[Saved entries]
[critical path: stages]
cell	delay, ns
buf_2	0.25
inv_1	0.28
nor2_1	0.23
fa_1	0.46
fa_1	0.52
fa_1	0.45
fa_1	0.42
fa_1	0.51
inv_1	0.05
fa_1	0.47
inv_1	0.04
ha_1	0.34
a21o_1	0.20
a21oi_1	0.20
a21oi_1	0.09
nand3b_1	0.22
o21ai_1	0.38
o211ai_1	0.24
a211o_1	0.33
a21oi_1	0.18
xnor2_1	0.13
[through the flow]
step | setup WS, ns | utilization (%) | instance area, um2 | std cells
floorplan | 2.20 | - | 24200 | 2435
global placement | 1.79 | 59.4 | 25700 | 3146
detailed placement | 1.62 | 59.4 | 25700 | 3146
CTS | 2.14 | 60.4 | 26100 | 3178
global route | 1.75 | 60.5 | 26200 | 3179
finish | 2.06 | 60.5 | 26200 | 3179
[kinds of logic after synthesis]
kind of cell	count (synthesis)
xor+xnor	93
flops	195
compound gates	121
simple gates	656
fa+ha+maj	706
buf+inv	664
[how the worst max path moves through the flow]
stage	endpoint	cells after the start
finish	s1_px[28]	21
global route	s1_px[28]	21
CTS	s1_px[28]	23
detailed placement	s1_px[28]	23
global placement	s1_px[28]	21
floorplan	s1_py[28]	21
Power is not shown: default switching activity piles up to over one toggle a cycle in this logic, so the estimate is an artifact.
File: src/hw/gl_isa_pkg.sv
`default_nettype none

package gl_isa_pkg;

    localparam int CMD_W  = 32;
    localparam int MEM_AW = 8;                        // 256 command words
    localparam int BUS_AW = 9;                        // word address on the bus

    localparam int               CTRL_SEL_BIT = BUS_AW - 1; // high half is control space
    localparam logic [BUS_AW-2:0] CTRL_STATUS = '0;         // start / busy register

    ////////////////////
    // opcodes, low byte of the first word
    localparam logic [7:0] OP_NOP       = 8'h00;
    localparam logic [7:0] OP_VP_ORIGIN = 8'h01;
    localparam logic [7:0] OP_VP_SIZE   = 8'h02;
    localparam logic [7:0] OP_COLOR     = 8'h03;
    localparam logic [7:0] OP_VERTEX    = 8'h04;
    localparam logic [7:0] OP_FLUSH     = 8'h05;
    localparam logic [7:0] OP_END       = 8'hff;

    // opcode word or coordinate operand word, same 32 bits
    typedef union packed {
        struct packed {
            logic        typ;
            logic [22:0] imm;
            logic [7:0]  opcode;
        } op;
        struct packed {
            logic signed [15:0] x;
            logic signed [15:0] y;
        } coord;
    } cmd_word_t;

endpackage

`default_nettype wire

File: src/hw/gl_geom_pkg.sv
`default_nettype none

package gl_geom_pkg;

    localparam int COORD_W   = 16;
    localparam int FRAC_BITS = 14;                    // normalized coords are Q1.14
    localparam int COLOR_W   = 16;                    // rgb555 in bits 14:0

    ////////////////////
    // vertex entry: color | z | screen y | screen x
    localparam int ENTRY_W = 64;

    localparam logic [ENTRY_W-1:0] FLUSH_ENTRY = '1;

    ////////////////////
    // fifo sizing
    localparam int FIFO_DEPTH = 16;
    localparam int FIFO_AW    = 4;                    // log2 of the depth

    // items that can sit in the transform between a room check and the write
    localparam int XFORM_STAGES = 2;

endpackage

`default_nettype wire

File: src/hw/cmd_decode.sv
`default_nettype none

module cmd_decode import gl_isa_pkg::*, gl_geom_pkg::*; (
    input  logic                      clk1,
    input  logic                      reset,
    input  cmd_word_t                 cmd_word,
    input  logic                      cmd_valid,
    output logic                      cmd_take,
    input  logic                      room,
    output logic                      vtx_valid,
    output logic                      flush_req,
    output logic signed [COORD_W-1:0] vtx_x,
    output logic signed [COORD_W-1:0] vtx_y,
    output logic        [COORD_W-1:0] vtx_z,
    output logic        [COLOR_W-1:0] vtx_color,
    output logic signed [COORD_W-1:0] vp_x,
    output logic signed [COORD_W-1:0] vp_y,
    output logic signed [COORD_W-1:0] vp_hw,
    output logic signed [COORD_W-1:0] vp_hh
);

    logic       wait_operand;                         // opcode seen, operand word next
    logic [7:0] pend_op;
    logic [7:0] op;
    logic       needs_room;

    assign op = cmd_word.op.opcode;

    // only words that end up in the fifo wait on room
    always_comb
    begin
        if (wait_operand)
            needs_room = (pend_op == OP_VERTEX);
        else
            needs_room = (op == OP_VERTEX) || (op == OP_FLUSH);
    end

    assign cmd_take  = cmd_valid && (room || !needs_room);
    assign vtx_valid = cmd_take && wait_operand && (pend_op == OP_VERTEX);
    assign flush_req = cmd_take && !wait_operand && (op == OP_FLUSH);

    assign vtx_x = cmd_word.coord.x;
    assign vtx_y = cmd_word.coord.y;

    ////////////////////
    // state and render registers
    always_ff @(posedge clk1)
    begin
        if (reset)
        begin
            wait_operand <= 1'b0;
            pend_op      <= OP_NOP;
            vtx_color    <= '0;
            vp_x         <= '0;
            vp_y         <= '0;
            vp_hw        <= '0;
            vp_hh        <= '0;
        end
        else if (cmd_take)
        begin
            if (wait_operand)
            begin
                wait_operand <= 1'b0;
                case (pend_op)
                    OP_VP_ORIGIN:
                    begin
                        vp_x <= cmd_word.coord.x;
                        vp_y <= cmd_word.coord.y;
                    end
                    OP_VP_SIZE:
                    begin
                        vp_hw <= cmd_word.coord.x;    // half width
                        vp_hh <= cmd_word.coord.y;    // half height
                    end
                    default: ;                        // vertex already issued
                endcase
            end
            else
            begin
                case (op)
                    OP_VP_ORIGIN, OP_VP_SIZE, OP_VERTEX:
                    begin
                        wait_operand <= 1'b1;
                        pend_op      <= op;
                    end
                    OP_COLOR: vtx_color <= {1'b0, cmd_word.op.imm[COLOR_W-2:0]};
                    default: ;                        // nop, flush, end
                endcase
            end
        end
    end

    // depth rides in the opcode word of VERTEX
    always_ff @(posedge clk1)
    begin
        if (cmd_take && !wait_operand)
            vtx_z <= cmd_word.op.imm[COORD_W-1:0];
    end

    // a presented word stays put until it is taken
    word_held: assert property (@(posedge clk1) disable iff (reset)
        (cmd_valid && !cmd_take) |=> (cmd_valid && $stable(cmd_word)));

endmodule

`default_nettype wire
<file path="config.mk">
export PLATFORM = sky130hd
export DESIGN_NAME = wb_host_port
export DESIGN_NICKNAME = d
export VERILOG_FILES = /design/src/hw/gl_isa_pkg.sv /design/src/hw/wb_host_port.sv
export SDC_FILE = /design/constraint.sdc
export NUM_CORES = 1
export LEC_CHECK = 0
export ABC_CLOCK_PERIOD_IN_PS = 1100
export BUFFER_PORTS_ARGS = -buffer_cell sky130_fd_sc_hd__buf_2
export CORE_MARGIN = 8
export CORE_UTILIZATION = 25
export CTS_CLUSTER_DIAMETER = 60
export DETAILED_ROUTE_END_ITERATION = 8
export GPL_TIMING_DRIVEN = 0
export MAX_ROUTING_LAYER = met4
export PLACE_DENSITY = 0.78
export SYNTH_ARGS = -nofsm -noshare
export SYNTH_HDL_FRONTEND = slang
export SYNTH_SLANG_ARGS = --single-unit
</file>
<file path="constraint.sdc">
create_clock -name clk1 -period 1.1 [get_ports clk1]
set_clock_uncertainty 0.15 [all_clocks]
set_input_delay 0.22 -clock clk1 [delete_from_list [all_inputs] [get_ports clk1]]
set_output_delay 0.22 -clock clk1 [all_outputs]
set_load 0.02 [all_outputs]
</file>
### src/host_proto_pkg.sv
// Host SPI protocol definitions with bit 7 of the command byte selecting read and 12 byte frames
`default_nettype none

package host_proto_pkg;

    localparam int SPI_BYTE_WIDTH = 8;

    // Response and request buffers share one length
    localparam int RES_BUF_LEN = 12;

    // Byte counter saturates at the buffer length
    localparam int BYTE_CNT_WIDTH = $clog2(RES_BUF_LEN + 1);

    // Hall health bits carried in the status byte
    localparam int STATUS_HALL_BITS = 4;

    // Pattern for unknown reads, easy to spot on a scope
    localparam logic [SPI_BYTE_WIDTH-1:0] FILL_BYTE = 8'hAA;

    typedef logic [SPI_BYTE_WIDTH-1:0] spi_byte_t;

    typedef enum logic [SPI_BYTE_WIDTH-2:0] {
        CMD_UPDATE_MTRS     = 7'h00,
        CMD_ENCODER_COUNT   = 7'h11,
        CMD_DUTY_CYCLE      = 7'h13,
        CMD_TOGGLE_MOTOR_EN = 7'h30
    } cmd_op_e;

    typedef enum logic {
        CMD_WRITE = 1'b0,
        CMD_READ  = 1'b1
    } cmd_rw_e;

    // First response byte of every transfer
    typedef struct packed {
        logic                        motors_en;
        logic                        wdt_tripped;
        logic [1:0]                  zero;
        logic [STATUS_HALL_BITS-1:0] hall_ok;
    } status_t;

endpackage

`default_nettype wire

### src/motor_cfg_pkg.sv
// Motor constants and types for four wheel motors with hall and encoder bits ordered as named
`default_nettype none

package motor_cfg_pkg;

    // Four wheel motors, one encoder each
    localparam int NUM_MOTORS = 4;

    // Duty cycle resolution sets the PWM frame length in sysclk cycles
    localparam int DUTY_WIDTH = 10;
    localparam int PWM_PERIOD = 1 << DUTY_WIDTH;

    localparam int ENC_COUNT_WIDTH = 16;

    // Watchdog advances once every 4 sysclk
    localparam int WDT_PRESCALE_WIDTH = 2;
    localparam int WDT_COUNT_WIDTH = 16;

    // Hall code reads as {a, b, c}
    typedef struct packed {
        logic a;
        logic b;
        logic c;
    } hall_t;

    typedef struct packed {
        logic a;
        logic b;
    } enc_t;

    // High and low side gate per phase
    typedef struct packed {
        logic ah;
        logic al;
        logic bh;
        logic bl;
        logic ch;
        logic cl;
    } phase_t;

    typedef logic [DUTY_WIDTH-1:0] duty_t;
    typedef logic [ENC_COUNT_WIDTH-1:0] enc_count_t;

endpackage

`default_nettype wire

### src/host_cmd_engine.sv
// Host command decoder and motor registers where a request acts only at chip select release
`timescale 1ns/1ps
`default_nettype none

module host_cmd_engine import motor_cfg_pkg::*, host_proto_pkg::*; (
    input  wire                              sysclk,
    input  wire                              watchdog_timer_reset_flag,
    input  wire spi_byte_t                   rx_byte_i,
    input  wire                              byte_done_i,
    input  wire                              start_i,
    input  wire                              end_i,
    input  wire enc_count_t [NUM_MOTORS-1:0] enc_count_i,
    input  wire [WDT_COUNT_WIDTH-1:0]        wdt_count_i,
    input  wire                              wdt_trip_i,
    input  wire [NUM_MOTORS-1:0]             hall_ok_i,
    output spi_byte_t                        tx_byte_o,
    output duty_t      [NUM_MOTORS-1:0]      duty_o,
    output logic                             motors_en_o,
    output logic                             clear_o
);

    logic [BYTE_CNT_WIDTH-1:0] byte_cnt;
    logic                      wdt_tripped_q;
    spi_byte_t                 req_buf [RES_BUF_LEN];
    spi_byte_t                 res_buf [1:RES_BUF_LEN-1];
    status_t                   status;
    cmd_rw_e                   rx_rw;
    cmd_op_e                   rx_op;
    cmd_rw_e                   req_rw;
    cmd_op_e                   req_op;
    logic                      cmd_done;

    // Command arriving now and command stored for the end of transfer
    assign rx_rw    = cmd_rw_e'(rx_byte_i[SPI_BYTE_WIDTH-1]);
    assign rx_op    = cmd_op_e'(rx_byte_i[SPI_BYTE_WIDTH-2:0]);
    assign req_rw   = cmd_rw_e'(req_buf[0][SPI_BYTE_WIDTH-1]);
    assign req_op   = cmd_op_e'(req_buf[0][SPI_BYTE_WIDTH-2:0]);
    assign cmd_done = byte_done_i && (byte_cnt == '0);

    assign status = '{
        motors_en:   motors_en_o,
        wdt_tripped: wdt_tripped_q,
        zero:        2'b00,
        hall_ok:     hall_ok_i
    };

    // Position 0 is always the live status, also on the start cycle itself
    always_comb begin
        if (start_i || byte_cnt == '0) begin
            tx_byte_o = status;
        end else if (byte_cnt < RES_BUF_LEN) begin
            tx_byte_o = res_buf[byte_cnt];
        end else begin
            tx_byte_o = FILL_BYTE;
        end
    end

    always_ff @(posedge sysclk) begin
        if (watchdog_timer_reset_flag) begin
            byte_cnt      <= '0;
            duty_o        <= '0;
            motors_en_o   <= 1'b0;
            wdt_tripped_q <= 1'b0;
            clear_o       <= 1'b0;
        end else begin
            clear_o <= 1'b0;
            if (start_i) begin
                byte_cnt <= '0;
            end else if (byte_done_i && byte_cnt < RES_BUF_LEN) begin
                byte_cnt <= byte_cnt + 1'b1;
            end
            // Counts are latched on the same edge, cleared the cycle after
            if (cmd_done && rx_rw == CMD_READ && rx_op == CMD_UPDATE_MTRS) begin
                clear_o <= 1'b1;
            end
            // Watchdog expiry wins over any host request
            if (wdt_trip_i) begin
                motors_en_o   <= 1'b0;
                wdt_tripped_q <= 1'b1;
            end else if (end_i) begin
                if (req_rw == CMD_READ && req_op == CMD_UPDATE_MTRS
                    && byte_cnt == 2 * NUM_MOTORS + 1) begin
                    // Duties arrive low byte first per motor
                    for (int j = 0; j < NUM_MOTORS; j++) begin
                        duty_o[j] <= {req_buf[2*j+2][DUTY_WIDTH-SPI_BYTE_WIDTH-1:0],
                                      req_buf[2*j+1]};
                    end
                    motors_en_o   <= 1'b1;
                    wdt_tripped_q <= 1'b0;
                end else if (req_op == CMD_TOGGLE_MOTOR_EN && byte_cnt == 2) begin
                    motors_en_o <= (req_rw == CMD_READ);
                end
            end
        end
    end

    // Buffers hold payload only
    always_ff @(posedge sysclk) begin
        if (byte_done_i && byte_cnt < RES_BUF_LEN) begin
            req_buf[byte_cnt] <= rx_byte_i;
        end
        if (cmd_done && rx_rw == CMD_READ) begin
            for (int i = 1; i < RES_BUF_LEN; i++) begin
                res_buf[i] <= FILL_BYTE;
            end
            case (rx_op)
                CMD_UPDATE_MTRS, CMD_ENCODER_COUNT: begin
                    // Snapshot of all counts, high byte first
                    for (int j = 0; j < NUM_MOTORS; j++) begin
                        res_buf[2*j+1] <= enc_count_i[j][ENC_COUNT_WIDTH-1 -: SPI_BYTE_WIDTH];
                        res_buf[2*j+2] <= enc_count_i[j][SPI_BYTE_WIDTH-1:0];
                    end
                    res_buf[2*NUM_MOTORS+1] <= wdt_count_i[WDT_COUNT_WIDTH-1 -: SPI_BYTE_WIDTH];
                    res_buf[2*NUM_MOTORS+2] <= wdt_count_i[SPI_BYTE_WIDTH-1:0];
                end
                CMD_DUTY_CYCLE: begin
                    for (int j = 0; j < NUM_MOTORS; j++) begin
                        res_buf[2*j+1] <= spi_byte_t'(duty_o[j][DUTY_WIDTH-1:SPI_BYTE_WIDTH]);
                        res_buf[2*j+2] <= duty_o[j][SPI_BYTE_WIDTH-1:0];
                    end
                end
                default: begin
                    // Fill pattern already loaded
                end
            endcase
        end
    end

endmodule

`default_nettype wire
--- config.mk ---
export PLATFORM = sky130hd
export DESIGN_NAME = tx_admit
export DESIGN_NICKNAME = d
export VERILOG_FILES = /design/src/design/eth_tx_pkg.sv /design/src/design/tx_admit.sv
export SDC_FILE = /design/constraint.sdc
export NUM_CORES = 1
export LEC_CHECK = 0
export ABC_AREA = 1
export BUFFER_PORTS_ARGS = -buffer_cell sky130_fd_sc_hd__buf_2
export CORE_ASPECT_RATIO = 1.5
export CORE_UTILIZATION = 35
export CTS_CLUSTER_DIAMETER = 80
export CTS_CLUSTER_SIZE = 10
export DETAILED_ROUTE_END_ITERATION = 8
export MAX_ROUTING_LAYER = met4
export PLACE_DENSITY_LB_ADDON = 0.1
export RECOVER_POWER = 25
export SLEW_MARGIN = 40
export SYNTH_ARGS = -nofsm -noshare
export SYNTH_HDL_FRONTEND = slang
export SYNTH_SLANG_ARGS = --single-unit
export TNS_END_PERCENT = 50
--- constraint.sdc ---
create_clock -name mac_tx_clk -period 3.7 [get_ports mac_tx_clk]
set_input_delay 0.74 -clock mac_tx_clk [delete_from_list [all_inputs] [get_ports mac_tx_clk]]
set_output_delay 0.74 -clock mac_tx_clk [all_outputs]
set_load 0.02 [all_outputs]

» **Work order**
Only the lines from the one with "set_input_delay 0.74 -clock" through the end of the records above are to be copied, exactly as written.

» **The answer**
set_input_delay 0.74 -clock mac_tx_clk [delete_from_list [all_inputs] [get_ports mac_tx_clk]]
set_output_delay 0.74 -clock mac_tx_clk [all_outputs]
set_load 0.02 [all_outputs]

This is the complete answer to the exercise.